*** Block opens ***

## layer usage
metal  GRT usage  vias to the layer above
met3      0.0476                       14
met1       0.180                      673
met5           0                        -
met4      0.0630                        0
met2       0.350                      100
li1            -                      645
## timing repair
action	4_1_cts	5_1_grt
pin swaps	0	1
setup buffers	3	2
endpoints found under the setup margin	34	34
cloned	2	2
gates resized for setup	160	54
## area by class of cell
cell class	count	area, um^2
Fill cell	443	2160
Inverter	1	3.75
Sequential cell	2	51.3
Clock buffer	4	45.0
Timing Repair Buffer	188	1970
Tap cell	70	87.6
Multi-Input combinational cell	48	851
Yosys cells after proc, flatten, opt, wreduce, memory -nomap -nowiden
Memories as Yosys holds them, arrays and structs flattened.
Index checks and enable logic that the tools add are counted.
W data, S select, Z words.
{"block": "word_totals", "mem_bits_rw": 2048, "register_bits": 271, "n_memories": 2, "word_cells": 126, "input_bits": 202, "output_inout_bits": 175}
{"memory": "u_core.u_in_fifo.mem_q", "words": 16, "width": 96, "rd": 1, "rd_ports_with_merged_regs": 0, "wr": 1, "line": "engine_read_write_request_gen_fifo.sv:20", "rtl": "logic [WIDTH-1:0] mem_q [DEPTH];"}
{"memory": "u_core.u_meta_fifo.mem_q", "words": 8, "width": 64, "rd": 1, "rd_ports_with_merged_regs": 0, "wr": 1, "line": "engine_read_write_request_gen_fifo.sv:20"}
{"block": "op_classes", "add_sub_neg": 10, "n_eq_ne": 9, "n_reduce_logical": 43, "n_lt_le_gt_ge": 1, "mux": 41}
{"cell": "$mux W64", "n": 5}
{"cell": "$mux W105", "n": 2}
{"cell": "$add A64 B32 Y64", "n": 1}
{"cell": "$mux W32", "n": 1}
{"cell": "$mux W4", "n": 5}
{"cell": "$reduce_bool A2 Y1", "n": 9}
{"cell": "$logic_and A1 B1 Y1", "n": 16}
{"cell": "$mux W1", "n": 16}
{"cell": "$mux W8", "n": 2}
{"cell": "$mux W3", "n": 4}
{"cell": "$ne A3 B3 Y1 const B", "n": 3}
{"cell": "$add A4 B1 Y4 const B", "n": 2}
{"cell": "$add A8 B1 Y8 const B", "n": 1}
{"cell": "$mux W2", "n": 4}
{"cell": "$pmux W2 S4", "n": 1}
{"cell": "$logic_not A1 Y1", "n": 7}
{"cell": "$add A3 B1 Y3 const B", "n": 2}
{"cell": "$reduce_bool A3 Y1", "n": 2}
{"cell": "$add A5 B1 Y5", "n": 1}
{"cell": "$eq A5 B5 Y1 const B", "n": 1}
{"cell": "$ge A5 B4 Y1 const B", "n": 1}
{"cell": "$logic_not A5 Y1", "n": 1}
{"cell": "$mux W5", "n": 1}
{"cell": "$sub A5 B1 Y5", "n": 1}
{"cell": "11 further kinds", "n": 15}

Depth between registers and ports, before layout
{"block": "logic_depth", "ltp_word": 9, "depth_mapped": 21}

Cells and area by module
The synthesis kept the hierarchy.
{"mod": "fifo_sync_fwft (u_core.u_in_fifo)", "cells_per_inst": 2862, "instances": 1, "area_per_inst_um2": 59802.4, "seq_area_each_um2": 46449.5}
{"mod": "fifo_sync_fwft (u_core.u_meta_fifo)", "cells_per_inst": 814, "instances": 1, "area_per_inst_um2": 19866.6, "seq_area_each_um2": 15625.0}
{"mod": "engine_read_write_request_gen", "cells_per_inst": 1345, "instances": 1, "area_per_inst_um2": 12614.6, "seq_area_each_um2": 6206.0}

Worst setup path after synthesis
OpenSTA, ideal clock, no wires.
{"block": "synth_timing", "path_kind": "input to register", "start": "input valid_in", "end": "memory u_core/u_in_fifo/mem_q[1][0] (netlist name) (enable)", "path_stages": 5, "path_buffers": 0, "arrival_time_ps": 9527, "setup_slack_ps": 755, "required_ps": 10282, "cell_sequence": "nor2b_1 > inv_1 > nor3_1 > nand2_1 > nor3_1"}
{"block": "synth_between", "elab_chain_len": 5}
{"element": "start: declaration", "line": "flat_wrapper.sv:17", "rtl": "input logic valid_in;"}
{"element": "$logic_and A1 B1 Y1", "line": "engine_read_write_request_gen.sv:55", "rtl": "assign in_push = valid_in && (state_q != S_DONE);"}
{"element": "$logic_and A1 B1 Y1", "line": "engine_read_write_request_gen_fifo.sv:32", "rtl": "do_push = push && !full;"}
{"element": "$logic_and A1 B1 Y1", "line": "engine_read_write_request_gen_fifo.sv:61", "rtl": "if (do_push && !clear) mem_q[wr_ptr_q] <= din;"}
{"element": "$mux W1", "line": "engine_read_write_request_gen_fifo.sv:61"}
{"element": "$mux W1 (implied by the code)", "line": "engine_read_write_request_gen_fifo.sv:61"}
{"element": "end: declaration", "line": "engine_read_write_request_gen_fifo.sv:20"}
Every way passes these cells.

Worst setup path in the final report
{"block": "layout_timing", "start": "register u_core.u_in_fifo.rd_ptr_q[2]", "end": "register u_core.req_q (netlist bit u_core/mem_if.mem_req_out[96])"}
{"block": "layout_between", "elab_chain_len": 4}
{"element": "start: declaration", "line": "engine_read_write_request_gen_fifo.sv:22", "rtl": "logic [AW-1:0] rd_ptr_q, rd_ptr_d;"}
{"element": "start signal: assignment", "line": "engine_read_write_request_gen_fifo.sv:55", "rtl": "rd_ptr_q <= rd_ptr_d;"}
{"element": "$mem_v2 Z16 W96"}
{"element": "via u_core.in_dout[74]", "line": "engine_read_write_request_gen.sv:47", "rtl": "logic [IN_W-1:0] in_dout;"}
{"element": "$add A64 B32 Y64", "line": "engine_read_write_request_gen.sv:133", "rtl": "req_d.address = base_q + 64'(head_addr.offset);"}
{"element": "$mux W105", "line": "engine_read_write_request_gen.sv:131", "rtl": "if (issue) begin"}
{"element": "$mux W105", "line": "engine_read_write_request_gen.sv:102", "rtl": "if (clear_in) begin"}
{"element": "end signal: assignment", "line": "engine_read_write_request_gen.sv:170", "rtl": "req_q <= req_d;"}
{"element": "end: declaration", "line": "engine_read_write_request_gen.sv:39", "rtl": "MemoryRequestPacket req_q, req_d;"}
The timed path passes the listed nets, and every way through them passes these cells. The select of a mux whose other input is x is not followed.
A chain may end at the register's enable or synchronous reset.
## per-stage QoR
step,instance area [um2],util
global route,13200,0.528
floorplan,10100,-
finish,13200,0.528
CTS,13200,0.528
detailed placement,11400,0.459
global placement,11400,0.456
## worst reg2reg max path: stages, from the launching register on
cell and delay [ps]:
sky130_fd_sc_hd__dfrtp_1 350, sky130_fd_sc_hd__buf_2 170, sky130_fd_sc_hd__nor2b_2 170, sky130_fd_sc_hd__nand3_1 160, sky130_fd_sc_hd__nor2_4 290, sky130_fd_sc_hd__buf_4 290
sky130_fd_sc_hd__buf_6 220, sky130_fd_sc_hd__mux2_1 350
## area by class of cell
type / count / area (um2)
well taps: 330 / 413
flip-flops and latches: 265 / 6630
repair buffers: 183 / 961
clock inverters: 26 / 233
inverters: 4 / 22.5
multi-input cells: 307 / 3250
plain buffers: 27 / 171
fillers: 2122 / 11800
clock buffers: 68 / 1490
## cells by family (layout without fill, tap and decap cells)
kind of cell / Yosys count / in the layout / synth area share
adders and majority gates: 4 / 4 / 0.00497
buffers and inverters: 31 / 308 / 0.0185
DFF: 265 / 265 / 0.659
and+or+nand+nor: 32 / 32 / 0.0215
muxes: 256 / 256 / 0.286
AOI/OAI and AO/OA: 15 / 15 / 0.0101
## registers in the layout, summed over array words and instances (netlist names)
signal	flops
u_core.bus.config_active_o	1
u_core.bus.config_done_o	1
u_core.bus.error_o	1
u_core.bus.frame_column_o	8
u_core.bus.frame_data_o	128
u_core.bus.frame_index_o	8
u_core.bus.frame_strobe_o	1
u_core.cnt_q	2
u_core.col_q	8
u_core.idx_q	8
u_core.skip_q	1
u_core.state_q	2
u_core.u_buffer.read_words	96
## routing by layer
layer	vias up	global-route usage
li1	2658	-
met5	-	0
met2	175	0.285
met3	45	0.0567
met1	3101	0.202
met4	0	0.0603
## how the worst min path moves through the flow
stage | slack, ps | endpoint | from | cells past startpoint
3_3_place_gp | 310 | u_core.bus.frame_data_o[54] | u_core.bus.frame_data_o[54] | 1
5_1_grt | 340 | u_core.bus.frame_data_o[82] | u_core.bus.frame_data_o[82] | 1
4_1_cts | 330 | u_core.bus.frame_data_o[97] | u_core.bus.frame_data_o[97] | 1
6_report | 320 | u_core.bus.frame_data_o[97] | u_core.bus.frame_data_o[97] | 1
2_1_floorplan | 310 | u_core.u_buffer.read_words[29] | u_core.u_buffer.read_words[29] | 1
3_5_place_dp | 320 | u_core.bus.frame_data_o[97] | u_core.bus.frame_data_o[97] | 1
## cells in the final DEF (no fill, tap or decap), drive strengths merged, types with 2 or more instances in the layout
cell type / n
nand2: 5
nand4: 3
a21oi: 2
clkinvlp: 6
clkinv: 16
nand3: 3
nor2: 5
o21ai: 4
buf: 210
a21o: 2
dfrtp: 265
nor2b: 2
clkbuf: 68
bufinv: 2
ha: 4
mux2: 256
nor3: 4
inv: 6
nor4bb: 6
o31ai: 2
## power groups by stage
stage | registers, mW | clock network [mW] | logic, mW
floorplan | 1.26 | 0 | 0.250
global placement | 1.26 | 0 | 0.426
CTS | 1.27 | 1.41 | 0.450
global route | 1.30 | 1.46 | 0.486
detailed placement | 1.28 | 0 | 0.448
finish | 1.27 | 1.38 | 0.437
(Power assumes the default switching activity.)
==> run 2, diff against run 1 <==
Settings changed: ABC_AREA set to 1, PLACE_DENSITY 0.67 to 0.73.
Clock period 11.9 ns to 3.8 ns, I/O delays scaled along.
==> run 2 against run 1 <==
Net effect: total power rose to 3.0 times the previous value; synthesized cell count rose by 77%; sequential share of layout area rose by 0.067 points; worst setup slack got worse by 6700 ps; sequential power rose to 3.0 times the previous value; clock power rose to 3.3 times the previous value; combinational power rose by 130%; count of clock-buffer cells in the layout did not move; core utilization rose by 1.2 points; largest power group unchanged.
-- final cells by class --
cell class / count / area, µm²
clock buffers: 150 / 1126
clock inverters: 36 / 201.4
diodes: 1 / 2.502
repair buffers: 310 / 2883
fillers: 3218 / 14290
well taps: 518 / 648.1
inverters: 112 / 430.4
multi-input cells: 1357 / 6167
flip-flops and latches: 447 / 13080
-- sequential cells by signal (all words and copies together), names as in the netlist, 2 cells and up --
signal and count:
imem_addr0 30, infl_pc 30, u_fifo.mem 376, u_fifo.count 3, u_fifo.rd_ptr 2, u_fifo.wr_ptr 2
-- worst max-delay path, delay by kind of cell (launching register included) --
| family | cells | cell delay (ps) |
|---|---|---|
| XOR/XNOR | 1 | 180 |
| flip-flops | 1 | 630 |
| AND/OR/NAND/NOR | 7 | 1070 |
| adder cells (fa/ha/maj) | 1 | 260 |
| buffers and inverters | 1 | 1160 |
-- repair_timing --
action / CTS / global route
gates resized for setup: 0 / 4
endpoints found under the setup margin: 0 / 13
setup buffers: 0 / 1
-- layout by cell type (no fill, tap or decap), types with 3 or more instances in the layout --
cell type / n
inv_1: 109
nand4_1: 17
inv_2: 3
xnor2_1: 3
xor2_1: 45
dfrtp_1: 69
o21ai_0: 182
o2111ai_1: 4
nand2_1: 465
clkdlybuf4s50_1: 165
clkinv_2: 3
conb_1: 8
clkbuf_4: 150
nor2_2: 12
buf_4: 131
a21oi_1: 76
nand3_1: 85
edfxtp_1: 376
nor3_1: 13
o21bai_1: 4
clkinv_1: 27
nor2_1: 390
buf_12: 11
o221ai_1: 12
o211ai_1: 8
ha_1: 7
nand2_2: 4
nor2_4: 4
==> config.mk <==
export PLATFORM = sky130hd
export DESIGN_NAME = jam_cost_responder
export DESIGN_NICKNAME = d
export VERILOG_FILES = /design/src/rtl/jam_cost_responder.sv
export SDC_FILE = /design/constraint.sdc
export NUM_CORES = 1
export LEC_CHECK = 0
export ABC_AREA = 1
export CORE_MARGIN = 2
export CORE_UTILIZATION = 40
export CTS_CLUSTER_SIZE = 16
export DETAILED_ROUTE_END_ITERATION = 16
export PLACE_DENSITY = 0.59
export SETUP_SLACK_MARGIN = 0.4
export SLEW_MARGIN = 20
export SYNTH_ARGS = -nofsm -noshare
export SYNTH_HDL_FRONTEND = slang
export SYNTH_SLANG_ARGS = --single-unit
export TNS_END_PERCENT = 5
==> constraint.sdc <==
create_clock -name CLK -period 2.47 [get_ports CLK]
set_clock_uncertainty 0.15 [all_clocks]
set_input_delay 0.3705 -clock CLK [delete_from_list [all_inputs] [get_ports CLK]]
set_output_delay 0.3705 -clock CLK [all_outputs]
set_load 0.01 [all_outputs]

*** Block closes ***

• **What you need to do**
If a line in the records contains the string "passes", copy it out.

• **Answer for this exercise**
Every way passes these cells.
The timed path passes the listed nets, and every way through them passes these cells. The select of a mux whose other input is x is not followed.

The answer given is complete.